▶ [WHAT TO WORK ON]: Filter the entries for lines with the word "note".

(Dataset entries)
----------

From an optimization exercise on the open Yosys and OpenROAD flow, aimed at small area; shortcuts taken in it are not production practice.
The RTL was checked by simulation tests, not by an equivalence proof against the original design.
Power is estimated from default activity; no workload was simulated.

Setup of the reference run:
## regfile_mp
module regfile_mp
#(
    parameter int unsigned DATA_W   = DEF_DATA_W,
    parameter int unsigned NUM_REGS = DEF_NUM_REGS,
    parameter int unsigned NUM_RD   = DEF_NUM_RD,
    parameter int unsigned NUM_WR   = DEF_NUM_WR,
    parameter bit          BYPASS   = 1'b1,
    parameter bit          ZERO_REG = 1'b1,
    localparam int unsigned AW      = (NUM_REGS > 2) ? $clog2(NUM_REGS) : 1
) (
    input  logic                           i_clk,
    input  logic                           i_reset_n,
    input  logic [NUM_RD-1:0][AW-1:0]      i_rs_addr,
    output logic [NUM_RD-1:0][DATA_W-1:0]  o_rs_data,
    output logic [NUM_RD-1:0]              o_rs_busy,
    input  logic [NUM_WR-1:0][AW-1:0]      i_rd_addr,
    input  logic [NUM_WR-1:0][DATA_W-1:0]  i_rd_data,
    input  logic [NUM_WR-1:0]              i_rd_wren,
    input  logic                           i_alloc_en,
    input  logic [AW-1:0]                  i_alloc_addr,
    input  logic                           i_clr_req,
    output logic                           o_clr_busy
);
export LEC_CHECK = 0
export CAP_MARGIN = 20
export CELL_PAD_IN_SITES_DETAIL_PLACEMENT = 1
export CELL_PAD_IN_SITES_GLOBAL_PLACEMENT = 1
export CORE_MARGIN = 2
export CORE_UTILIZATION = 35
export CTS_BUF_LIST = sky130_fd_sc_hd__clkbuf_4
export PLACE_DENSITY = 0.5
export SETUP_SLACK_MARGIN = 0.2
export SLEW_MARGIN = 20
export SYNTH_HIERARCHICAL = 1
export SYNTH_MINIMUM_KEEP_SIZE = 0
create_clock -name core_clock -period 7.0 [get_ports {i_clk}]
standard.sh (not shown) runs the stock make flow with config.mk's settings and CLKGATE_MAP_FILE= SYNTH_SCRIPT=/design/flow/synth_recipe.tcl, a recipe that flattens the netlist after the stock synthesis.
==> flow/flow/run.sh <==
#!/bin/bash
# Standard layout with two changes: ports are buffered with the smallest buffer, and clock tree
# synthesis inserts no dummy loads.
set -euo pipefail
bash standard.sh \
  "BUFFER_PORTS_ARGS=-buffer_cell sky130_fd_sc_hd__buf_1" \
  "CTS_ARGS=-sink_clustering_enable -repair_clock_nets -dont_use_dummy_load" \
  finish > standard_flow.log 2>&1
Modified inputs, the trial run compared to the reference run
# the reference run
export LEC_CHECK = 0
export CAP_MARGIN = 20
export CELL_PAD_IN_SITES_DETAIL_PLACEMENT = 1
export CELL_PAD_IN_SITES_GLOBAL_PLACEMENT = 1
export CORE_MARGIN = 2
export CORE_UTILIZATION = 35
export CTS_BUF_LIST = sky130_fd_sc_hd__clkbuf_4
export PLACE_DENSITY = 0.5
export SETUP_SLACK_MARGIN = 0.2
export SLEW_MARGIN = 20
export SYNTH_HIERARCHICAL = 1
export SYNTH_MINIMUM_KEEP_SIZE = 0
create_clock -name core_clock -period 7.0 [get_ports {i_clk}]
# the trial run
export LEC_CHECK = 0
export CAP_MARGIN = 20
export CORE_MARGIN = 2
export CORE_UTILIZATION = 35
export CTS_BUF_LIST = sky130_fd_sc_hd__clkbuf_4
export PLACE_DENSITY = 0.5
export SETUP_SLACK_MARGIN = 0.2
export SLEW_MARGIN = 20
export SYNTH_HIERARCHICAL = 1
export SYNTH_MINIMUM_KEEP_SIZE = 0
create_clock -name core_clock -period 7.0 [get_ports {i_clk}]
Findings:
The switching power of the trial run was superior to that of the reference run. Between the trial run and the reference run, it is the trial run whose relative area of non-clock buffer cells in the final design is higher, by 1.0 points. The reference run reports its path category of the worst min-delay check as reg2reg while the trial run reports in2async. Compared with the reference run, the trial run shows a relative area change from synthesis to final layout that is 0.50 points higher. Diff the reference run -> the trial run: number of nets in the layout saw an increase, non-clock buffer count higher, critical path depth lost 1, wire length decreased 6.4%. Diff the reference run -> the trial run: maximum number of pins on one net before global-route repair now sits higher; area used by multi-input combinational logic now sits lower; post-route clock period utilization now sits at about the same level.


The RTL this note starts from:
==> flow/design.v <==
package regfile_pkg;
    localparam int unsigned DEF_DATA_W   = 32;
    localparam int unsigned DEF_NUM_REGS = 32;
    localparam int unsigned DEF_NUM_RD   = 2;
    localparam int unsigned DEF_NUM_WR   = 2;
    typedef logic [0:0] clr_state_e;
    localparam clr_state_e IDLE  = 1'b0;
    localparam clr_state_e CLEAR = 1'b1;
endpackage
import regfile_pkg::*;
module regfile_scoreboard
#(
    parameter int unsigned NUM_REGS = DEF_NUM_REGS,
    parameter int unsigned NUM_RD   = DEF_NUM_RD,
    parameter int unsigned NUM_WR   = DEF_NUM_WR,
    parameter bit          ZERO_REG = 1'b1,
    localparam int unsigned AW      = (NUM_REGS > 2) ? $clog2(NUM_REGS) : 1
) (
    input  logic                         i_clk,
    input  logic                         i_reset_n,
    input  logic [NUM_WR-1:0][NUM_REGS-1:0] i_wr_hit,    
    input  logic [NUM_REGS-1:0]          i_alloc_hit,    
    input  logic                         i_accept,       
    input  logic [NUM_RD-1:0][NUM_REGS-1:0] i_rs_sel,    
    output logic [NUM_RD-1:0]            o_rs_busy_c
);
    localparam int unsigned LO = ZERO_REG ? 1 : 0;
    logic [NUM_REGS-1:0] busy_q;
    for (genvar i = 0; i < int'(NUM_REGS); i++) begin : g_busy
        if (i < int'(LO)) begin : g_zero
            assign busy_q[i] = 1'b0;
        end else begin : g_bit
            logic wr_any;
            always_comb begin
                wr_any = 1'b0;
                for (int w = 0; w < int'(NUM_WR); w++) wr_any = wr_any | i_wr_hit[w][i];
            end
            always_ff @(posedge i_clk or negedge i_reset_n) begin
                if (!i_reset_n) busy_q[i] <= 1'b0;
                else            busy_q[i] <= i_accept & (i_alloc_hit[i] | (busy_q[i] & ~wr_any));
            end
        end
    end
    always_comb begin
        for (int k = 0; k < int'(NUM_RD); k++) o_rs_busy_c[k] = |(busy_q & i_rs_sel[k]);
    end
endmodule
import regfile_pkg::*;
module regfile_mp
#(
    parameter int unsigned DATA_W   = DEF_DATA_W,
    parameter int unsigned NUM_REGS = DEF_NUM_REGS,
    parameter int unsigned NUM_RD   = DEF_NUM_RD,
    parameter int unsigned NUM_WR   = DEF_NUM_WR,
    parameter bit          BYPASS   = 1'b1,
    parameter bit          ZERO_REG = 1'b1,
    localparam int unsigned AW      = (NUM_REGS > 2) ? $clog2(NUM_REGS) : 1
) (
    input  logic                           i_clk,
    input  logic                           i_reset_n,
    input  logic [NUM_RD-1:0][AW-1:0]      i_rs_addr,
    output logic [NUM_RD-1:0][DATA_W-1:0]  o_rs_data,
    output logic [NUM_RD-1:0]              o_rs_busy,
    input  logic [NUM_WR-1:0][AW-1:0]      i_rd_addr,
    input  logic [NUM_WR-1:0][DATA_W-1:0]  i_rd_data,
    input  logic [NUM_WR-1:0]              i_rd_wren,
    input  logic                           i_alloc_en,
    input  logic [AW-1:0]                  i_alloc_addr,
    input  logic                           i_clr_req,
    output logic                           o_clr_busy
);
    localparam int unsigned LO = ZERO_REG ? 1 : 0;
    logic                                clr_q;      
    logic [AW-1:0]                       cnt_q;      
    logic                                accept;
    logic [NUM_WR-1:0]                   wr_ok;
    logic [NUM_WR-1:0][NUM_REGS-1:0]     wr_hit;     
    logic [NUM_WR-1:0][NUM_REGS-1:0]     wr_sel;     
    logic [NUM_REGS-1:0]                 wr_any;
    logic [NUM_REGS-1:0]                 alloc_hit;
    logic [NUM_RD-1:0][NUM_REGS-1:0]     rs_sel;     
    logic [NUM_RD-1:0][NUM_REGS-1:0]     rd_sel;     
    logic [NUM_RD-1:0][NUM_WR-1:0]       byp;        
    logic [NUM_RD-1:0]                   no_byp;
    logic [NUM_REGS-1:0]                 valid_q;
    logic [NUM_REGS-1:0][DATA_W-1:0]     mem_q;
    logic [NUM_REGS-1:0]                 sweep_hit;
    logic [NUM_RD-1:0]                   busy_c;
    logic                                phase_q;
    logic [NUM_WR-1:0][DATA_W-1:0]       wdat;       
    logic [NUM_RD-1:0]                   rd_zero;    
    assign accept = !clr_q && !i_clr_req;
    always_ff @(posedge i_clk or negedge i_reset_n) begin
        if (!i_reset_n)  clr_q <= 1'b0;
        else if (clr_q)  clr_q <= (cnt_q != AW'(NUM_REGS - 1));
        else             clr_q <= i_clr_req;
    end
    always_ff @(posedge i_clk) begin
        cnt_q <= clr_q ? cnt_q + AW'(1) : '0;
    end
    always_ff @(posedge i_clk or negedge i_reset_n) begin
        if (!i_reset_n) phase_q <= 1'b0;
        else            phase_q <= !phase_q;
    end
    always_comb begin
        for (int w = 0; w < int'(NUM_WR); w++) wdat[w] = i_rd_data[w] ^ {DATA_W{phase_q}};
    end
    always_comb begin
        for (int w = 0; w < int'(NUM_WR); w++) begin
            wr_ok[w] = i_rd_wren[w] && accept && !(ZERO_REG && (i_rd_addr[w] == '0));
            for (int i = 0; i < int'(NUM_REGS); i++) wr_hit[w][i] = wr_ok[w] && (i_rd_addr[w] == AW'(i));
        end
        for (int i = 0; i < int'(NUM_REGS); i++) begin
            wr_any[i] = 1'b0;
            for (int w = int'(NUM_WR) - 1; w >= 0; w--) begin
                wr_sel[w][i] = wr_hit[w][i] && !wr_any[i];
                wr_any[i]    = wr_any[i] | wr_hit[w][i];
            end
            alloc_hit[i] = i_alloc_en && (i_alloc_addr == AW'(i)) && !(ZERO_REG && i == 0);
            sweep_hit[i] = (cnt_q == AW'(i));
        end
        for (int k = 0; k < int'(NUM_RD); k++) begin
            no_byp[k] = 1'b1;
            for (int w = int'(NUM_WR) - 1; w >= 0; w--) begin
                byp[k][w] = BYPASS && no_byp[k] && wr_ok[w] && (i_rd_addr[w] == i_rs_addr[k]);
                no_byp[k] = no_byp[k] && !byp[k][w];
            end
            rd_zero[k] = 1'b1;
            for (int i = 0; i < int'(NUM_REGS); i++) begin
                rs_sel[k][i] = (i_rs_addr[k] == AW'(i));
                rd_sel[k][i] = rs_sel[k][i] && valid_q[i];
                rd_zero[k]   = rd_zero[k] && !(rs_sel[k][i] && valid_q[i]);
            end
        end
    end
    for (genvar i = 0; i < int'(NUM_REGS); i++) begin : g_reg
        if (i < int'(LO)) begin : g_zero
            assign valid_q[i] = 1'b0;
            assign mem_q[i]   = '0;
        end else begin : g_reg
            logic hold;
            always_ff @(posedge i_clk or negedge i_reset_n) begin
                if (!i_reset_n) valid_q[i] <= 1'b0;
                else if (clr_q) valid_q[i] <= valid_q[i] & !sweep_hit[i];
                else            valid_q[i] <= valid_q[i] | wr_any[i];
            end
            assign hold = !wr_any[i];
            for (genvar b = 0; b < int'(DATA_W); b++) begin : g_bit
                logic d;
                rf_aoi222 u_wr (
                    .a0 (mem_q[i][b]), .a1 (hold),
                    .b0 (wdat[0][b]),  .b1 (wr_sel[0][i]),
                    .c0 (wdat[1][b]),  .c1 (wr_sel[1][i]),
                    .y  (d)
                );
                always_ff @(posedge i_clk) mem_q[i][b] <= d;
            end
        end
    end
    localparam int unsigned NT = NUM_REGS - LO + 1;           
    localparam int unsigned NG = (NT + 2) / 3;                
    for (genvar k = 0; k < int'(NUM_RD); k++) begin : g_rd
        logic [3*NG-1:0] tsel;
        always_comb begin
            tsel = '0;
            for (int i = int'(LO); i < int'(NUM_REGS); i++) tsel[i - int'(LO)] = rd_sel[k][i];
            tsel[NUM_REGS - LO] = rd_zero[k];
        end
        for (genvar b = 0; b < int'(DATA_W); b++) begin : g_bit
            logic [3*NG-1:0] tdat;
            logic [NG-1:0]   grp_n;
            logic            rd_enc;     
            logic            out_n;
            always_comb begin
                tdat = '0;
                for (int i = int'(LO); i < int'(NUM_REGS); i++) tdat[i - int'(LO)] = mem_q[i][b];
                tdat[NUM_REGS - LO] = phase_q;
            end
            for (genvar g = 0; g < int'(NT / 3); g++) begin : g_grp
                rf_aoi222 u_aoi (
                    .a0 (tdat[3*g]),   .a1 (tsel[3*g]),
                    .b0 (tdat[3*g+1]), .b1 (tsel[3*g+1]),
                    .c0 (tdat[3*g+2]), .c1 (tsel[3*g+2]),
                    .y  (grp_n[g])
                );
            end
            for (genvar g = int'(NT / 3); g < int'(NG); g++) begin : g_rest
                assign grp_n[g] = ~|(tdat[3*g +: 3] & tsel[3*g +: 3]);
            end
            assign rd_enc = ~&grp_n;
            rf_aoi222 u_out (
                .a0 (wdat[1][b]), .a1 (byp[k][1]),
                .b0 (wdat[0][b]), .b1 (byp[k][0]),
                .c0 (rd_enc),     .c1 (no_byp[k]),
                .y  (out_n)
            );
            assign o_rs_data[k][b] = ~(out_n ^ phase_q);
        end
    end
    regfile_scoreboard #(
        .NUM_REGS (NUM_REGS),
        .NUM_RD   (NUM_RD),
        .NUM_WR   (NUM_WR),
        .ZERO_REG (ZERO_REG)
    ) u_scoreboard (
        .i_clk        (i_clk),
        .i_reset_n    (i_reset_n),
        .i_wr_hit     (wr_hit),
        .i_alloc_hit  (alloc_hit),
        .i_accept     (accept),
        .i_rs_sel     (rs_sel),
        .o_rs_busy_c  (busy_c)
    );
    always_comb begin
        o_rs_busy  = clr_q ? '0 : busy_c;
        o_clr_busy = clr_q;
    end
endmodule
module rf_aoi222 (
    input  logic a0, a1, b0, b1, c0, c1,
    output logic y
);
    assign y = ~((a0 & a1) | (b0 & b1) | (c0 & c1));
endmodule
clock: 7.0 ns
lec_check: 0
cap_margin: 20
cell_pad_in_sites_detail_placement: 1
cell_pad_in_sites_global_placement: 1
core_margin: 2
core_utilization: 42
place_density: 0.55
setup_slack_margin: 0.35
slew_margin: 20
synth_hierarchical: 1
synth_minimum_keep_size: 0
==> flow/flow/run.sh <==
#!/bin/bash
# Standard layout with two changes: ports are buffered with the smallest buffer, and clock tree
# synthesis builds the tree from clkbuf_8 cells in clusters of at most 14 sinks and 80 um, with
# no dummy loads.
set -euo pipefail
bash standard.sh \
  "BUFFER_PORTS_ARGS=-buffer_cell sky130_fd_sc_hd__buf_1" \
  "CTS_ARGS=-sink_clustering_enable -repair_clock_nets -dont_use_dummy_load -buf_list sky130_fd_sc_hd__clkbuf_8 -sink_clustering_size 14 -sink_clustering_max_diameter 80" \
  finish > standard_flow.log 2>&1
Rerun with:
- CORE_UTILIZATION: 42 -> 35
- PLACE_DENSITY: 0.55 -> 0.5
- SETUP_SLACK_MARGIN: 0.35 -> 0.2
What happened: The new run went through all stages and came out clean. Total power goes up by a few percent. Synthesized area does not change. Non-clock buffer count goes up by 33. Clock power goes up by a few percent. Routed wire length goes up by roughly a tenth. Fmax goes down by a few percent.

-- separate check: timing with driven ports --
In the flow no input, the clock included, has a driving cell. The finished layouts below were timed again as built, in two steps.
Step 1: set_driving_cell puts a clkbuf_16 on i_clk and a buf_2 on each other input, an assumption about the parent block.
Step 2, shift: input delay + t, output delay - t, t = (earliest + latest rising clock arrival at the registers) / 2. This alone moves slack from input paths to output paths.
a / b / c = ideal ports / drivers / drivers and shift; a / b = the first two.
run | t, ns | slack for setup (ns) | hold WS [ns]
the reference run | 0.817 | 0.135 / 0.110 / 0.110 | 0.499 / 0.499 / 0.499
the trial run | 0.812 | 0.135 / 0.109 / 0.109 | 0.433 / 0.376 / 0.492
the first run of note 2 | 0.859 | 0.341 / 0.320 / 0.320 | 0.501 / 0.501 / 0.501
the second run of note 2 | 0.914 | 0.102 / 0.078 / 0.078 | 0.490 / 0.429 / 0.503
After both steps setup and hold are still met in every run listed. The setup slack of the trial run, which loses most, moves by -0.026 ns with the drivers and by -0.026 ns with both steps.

----------

▶ [OUTPUT OF THE TASK]:
The RTL this note starts from:
the first run of note 2 | 0.859 | 0.341 / 0.320 / 0.320 | 0.501 / 0.501 / 0.501
the second run of note 2 | 0.914 | 0.102 / 0.078 / 0.078 | 0.490 / 0.429 / 0.503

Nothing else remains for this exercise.